> **EXERCISE PROMPT**
Please give back, word for word, only the lines starting at the one containing "export RECOVER_POWER = 100" and ending at the one containing "3_5_place_dp,1580,238,49.0,574" within the material below.

> **SOURCE MATERIAL**

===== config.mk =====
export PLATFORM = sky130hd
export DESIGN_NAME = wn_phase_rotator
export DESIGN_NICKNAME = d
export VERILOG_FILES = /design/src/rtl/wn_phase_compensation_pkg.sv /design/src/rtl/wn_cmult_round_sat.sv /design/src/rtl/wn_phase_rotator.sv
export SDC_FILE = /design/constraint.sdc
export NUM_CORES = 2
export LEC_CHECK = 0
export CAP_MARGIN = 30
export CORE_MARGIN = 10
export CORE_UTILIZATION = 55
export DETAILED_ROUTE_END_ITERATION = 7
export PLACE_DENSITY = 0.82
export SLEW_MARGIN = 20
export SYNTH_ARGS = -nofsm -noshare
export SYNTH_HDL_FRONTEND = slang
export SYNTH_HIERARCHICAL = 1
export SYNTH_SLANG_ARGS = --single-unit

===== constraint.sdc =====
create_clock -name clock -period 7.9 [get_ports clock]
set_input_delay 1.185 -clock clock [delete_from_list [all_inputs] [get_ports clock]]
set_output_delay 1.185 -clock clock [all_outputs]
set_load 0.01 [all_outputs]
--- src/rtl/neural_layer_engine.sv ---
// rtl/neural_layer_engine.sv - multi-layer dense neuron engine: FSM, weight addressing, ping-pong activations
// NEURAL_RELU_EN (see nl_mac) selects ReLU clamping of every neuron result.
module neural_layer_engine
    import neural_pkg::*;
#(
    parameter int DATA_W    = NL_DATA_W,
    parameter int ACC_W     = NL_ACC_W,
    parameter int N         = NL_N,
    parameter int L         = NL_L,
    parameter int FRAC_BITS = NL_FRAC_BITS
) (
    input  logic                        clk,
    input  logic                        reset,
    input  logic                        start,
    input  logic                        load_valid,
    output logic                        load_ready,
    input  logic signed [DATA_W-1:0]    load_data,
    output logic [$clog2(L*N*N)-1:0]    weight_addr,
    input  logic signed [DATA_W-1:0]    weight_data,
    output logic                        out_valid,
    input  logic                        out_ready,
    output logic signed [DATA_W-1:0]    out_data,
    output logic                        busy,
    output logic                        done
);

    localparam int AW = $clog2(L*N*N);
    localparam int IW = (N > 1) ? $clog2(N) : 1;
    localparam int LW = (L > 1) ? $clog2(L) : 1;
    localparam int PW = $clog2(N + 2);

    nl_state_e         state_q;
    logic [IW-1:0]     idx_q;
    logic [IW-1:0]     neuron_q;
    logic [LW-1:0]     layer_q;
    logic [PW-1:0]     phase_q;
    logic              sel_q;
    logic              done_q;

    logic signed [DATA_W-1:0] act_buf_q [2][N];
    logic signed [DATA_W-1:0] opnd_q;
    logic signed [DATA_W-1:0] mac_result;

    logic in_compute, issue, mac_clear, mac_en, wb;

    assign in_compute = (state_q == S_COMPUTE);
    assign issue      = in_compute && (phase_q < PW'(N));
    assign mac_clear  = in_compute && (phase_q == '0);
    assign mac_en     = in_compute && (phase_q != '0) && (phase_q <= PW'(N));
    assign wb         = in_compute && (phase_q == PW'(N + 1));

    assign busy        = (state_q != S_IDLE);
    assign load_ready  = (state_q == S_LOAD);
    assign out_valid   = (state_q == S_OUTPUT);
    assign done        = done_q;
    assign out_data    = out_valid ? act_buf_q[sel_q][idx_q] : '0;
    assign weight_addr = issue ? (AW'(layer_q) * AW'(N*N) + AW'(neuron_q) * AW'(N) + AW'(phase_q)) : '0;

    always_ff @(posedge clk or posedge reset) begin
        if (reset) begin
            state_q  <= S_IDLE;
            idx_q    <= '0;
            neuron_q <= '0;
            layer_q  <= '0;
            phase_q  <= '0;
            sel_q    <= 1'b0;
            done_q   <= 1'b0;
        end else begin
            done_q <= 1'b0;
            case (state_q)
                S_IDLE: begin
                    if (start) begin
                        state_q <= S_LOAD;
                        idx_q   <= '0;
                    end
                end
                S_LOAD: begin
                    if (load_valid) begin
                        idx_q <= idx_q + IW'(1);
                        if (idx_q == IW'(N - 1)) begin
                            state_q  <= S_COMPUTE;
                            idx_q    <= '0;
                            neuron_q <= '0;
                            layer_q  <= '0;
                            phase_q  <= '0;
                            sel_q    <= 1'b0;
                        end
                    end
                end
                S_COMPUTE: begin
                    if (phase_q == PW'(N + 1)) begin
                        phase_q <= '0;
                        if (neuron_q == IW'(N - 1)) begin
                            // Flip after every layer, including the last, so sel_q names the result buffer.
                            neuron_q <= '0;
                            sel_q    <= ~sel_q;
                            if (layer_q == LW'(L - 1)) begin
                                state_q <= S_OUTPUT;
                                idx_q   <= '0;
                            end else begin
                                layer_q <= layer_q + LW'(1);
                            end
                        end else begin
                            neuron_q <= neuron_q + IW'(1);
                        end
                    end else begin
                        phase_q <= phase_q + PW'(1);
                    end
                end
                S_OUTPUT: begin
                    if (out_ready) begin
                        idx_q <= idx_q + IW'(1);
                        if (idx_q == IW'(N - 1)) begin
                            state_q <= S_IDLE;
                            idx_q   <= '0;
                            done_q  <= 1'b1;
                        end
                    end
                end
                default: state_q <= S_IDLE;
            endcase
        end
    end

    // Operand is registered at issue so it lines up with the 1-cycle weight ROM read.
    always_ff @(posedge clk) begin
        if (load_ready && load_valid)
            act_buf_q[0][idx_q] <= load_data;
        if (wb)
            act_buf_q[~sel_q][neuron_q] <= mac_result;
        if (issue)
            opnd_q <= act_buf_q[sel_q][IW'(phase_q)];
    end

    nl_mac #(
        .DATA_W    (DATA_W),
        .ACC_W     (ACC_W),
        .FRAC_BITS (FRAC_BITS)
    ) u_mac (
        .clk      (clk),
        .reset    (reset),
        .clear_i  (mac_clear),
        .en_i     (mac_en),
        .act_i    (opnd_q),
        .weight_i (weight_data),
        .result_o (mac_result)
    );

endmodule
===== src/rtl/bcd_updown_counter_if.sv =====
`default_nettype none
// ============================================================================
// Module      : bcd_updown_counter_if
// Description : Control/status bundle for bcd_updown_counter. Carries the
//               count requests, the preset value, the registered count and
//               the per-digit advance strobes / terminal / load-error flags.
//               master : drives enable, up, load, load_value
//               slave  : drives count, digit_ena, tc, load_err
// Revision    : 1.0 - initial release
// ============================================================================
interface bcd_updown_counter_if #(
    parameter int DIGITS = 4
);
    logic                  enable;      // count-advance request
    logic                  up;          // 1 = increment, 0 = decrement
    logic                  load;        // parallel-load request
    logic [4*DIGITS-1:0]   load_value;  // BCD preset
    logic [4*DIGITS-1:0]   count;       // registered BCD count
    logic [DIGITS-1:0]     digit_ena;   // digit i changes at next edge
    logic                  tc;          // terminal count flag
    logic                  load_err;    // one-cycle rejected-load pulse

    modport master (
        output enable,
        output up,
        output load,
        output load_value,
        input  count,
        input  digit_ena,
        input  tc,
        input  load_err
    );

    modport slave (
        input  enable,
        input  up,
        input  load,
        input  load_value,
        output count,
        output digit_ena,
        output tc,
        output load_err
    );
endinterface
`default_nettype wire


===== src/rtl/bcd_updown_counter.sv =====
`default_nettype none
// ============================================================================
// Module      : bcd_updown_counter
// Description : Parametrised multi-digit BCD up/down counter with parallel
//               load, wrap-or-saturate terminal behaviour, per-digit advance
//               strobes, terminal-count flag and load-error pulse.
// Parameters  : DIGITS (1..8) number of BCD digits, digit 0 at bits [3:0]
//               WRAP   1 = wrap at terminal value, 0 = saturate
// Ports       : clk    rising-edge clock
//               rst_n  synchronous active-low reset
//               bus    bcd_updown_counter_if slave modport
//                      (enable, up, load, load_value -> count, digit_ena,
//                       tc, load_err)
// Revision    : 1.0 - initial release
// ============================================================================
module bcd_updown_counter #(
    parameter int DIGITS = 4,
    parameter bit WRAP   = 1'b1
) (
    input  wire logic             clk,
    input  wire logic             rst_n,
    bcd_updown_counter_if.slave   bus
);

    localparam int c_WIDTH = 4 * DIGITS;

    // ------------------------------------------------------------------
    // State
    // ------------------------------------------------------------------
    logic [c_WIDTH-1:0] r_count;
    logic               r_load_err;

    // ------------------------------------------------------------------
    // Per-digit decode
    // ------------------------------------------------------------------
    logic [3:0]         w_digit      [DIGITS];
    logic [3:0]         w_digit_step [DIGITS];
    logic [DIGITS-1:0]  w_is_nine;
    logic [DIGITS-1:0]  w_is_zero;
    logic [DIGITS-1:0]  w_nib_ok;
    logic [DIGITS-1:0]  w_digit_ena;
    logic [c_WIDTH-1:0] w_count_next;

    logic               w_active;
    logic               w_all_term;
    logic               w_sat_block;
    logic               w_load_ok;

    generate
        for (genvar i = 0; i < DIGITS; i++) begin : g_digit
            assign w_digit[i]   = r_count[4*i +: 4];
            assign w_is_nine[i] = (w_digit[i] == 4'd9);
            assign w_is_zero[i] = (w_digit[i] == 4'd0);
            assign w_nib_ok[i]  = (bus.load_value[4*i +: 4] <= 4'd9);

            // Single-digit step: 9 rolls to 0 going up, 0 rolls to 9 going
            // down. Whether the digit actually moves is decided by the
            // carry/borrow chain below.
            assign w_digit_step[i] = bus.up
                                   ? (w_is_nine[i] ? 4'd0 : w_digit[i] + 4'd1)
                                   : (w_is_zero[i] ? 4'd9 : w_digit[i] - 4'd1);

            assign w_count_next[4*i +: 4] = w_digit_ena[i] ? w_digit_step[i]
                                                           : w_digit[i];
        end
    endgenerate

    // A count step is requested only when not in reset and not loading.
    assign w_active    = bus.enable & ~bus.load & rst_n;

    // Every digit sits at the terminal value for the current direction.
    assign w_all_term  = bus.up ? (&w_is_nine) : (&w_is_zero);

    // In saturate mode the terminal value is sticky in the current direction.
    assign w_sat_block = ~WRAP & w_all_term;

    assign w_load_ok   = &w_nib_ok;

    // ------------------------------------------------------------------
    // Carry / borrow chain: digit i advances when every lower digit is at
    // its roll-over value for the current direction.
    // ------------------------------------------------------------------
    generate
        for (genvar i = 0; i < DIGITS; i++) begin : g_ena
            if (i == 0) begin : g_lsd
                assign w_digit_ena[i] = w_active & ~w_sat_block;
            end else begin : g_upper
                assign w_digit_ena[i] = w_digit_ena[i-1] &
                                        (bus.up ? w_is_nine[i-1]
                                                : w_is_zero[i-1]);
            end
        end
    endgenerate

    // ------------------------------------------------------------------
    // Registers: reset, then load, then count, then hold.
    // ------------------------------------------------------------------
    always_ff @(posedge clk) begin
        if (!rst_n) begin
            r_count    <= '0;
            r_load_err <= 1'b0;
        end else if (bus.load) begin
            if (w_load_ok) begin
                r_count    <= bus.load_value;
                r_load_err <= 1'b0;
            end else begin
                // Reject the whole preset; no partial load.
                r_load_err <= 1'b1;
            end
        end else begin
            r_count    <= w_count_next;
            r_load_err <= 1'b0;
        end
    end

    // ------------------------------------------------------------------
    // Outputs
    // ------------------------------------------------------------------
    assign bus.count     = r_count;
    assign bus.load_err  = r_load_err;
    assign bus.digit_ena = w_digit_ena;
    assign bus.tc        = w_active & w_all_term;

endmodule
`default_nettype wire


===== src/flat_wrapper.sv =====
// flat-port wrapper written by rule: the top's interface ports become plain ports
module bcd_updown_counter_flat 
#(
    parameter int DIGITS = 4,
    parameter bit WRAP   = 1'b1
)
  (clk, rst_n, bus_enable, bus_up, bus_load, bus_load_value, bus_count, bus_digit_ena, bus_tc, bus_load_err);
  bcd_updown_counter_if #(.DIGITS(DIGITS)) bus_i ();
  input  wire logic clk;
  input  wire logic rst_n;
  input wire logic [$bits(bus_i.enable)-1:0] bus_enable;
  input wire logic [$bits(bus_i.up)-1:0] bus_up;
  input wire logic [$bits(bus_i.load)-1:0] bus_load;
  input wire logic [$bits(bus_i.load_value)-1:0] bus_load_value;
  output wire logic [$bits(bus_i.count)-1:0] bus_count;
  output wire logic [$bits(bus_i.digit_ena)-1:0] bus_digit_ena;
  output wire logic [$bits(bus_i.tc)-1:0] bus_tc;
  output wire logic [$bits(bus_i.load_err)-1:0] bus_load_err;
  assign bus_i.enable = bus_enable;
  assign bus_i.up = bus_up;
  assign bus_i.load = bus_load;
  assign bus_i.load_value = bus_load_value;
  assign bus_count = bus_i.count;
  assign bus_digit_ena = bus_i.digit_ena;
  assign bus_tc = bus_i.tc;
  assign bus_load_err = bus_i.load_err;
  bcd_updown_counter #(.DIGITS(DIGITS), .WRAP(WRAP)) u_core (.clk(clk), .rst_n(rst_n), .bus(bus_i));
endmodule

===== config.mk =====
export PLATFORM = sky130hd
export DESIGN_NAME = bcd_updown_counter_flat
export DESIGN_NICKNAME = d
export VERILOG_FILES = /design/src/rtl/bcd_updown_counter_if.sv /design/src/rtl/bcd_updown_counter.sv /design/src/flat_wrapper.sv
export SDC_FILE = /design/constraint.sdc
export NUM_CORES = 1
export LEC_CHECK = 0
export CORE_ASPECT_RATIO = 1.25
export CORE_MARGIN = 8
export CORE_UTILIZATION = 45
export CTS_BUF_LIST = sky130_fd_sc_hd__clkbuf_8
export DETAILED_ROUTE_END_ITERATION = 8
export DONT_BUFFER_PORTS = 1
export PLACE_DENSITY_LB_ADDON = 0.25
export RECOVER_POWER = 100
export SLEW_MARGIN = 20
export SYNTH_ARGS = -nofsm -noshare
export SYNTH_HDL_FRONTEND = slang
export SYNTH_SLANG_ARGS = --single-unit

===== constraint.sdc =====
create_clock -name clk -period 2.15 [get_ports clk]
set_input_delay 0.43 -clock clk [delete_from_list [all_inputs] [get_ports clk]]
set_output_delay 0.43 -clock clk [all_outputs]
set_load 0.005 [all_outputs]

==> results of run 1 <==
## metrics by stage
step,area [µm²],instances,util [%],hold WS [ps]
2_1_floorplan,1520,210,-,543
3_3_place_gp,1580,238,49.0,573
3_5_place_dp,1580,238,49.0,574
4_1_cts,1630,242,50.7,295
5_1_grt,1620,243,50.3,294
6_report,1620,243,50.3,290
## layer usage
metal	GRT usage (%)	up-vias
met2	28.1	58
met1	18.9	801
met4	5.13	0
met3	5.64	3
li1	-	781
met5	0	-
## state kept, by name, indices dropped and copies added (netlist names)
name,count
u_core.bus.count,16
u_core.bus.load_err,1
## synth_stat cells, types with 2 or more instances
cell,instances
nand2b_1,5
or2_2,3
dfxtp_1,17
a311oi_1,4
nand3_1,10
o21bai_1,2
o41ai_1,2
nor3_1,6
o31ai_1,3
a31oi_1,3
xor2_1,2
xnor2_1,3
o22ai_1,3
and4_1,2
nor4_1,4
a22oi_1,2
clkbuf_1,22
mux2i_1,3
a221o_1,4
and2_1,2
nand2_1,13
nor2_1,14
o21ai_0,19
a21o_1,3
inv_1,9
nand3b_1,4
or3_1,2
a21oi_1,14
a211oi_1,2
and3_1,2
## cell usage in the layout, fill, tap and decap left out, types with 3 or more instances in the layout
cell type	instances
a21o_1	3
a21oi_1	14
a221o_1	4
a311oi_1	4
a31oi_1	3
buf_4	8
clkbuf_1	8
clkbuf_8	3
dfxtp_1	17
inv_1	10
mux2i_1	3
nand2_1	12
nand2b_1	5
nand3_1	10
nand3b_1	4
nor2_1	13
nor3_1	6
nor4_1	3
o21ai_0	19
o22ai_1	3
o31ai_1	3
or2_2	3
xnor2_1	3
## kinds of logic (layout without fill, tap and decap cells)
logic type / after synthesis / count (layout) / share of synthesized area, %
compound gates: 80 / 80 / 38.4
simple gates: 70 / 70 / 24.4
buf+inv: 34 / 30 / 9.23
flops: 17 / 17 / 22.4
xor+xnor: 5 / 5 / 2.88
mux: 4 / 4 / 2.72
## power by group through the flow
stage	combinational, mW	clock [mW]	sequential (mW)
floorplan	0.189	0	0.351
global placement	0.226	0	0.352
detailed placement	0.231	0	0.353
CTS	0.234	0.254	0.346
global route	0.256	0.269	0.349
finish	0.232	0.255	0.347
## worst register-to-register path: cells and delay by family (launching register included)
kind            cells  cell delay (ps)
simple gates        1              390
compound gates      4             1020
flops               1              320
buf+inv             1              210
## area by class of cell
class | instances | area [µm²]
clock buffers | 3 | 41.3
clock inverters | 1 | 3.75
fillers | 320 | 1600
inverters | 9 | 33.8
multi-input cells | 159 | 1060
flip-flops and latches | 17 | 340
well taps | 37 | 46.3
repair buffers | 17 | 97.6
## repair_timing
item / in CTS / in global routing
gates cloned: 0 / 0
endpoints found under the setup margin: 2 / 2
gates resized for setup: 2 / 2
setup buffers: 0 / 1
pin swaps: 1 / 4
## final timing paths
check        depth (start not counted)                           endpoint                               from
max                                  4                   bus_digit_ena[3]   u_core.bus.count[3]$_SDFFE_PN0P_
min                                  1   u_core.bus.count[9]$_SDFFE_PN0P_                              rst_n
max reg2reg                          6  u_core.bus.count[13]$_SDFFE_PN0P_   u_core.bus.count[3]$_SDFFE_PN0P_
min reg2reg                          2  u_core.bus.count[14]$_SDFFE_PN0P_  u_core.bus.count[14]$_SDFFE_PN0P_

> **WRITTEN RESPONSE**
export RECOVER_POWER = 100
export SLEW_MARGIN = 20
export SYNTH_ARGS = -nofsm -noshare
export SYNTH_HDL_FRONTEND = slang
export SYNTH_SLANG_ARGS = --single-unit

===== constraint.sdc =====
create_clock -name clk -period 2.15 [get_ports clk]
set_input_delay 0.43 -clock clk [delete_from_list [all_inputs] [get_ports clk]]
set_output_delay 0.43 -clock clk [all_outputs]
set_load 0.005 [all_outputs]

==> results of run 1 <==
## metrics by stage
step,area [µm²],instances,util [%],hold WS [ps]
2_1_floorplan,1520,210,-,543
3_3_place_gp,1580,238,49.0,573
3_5_place_dp,1580,238,49.0,574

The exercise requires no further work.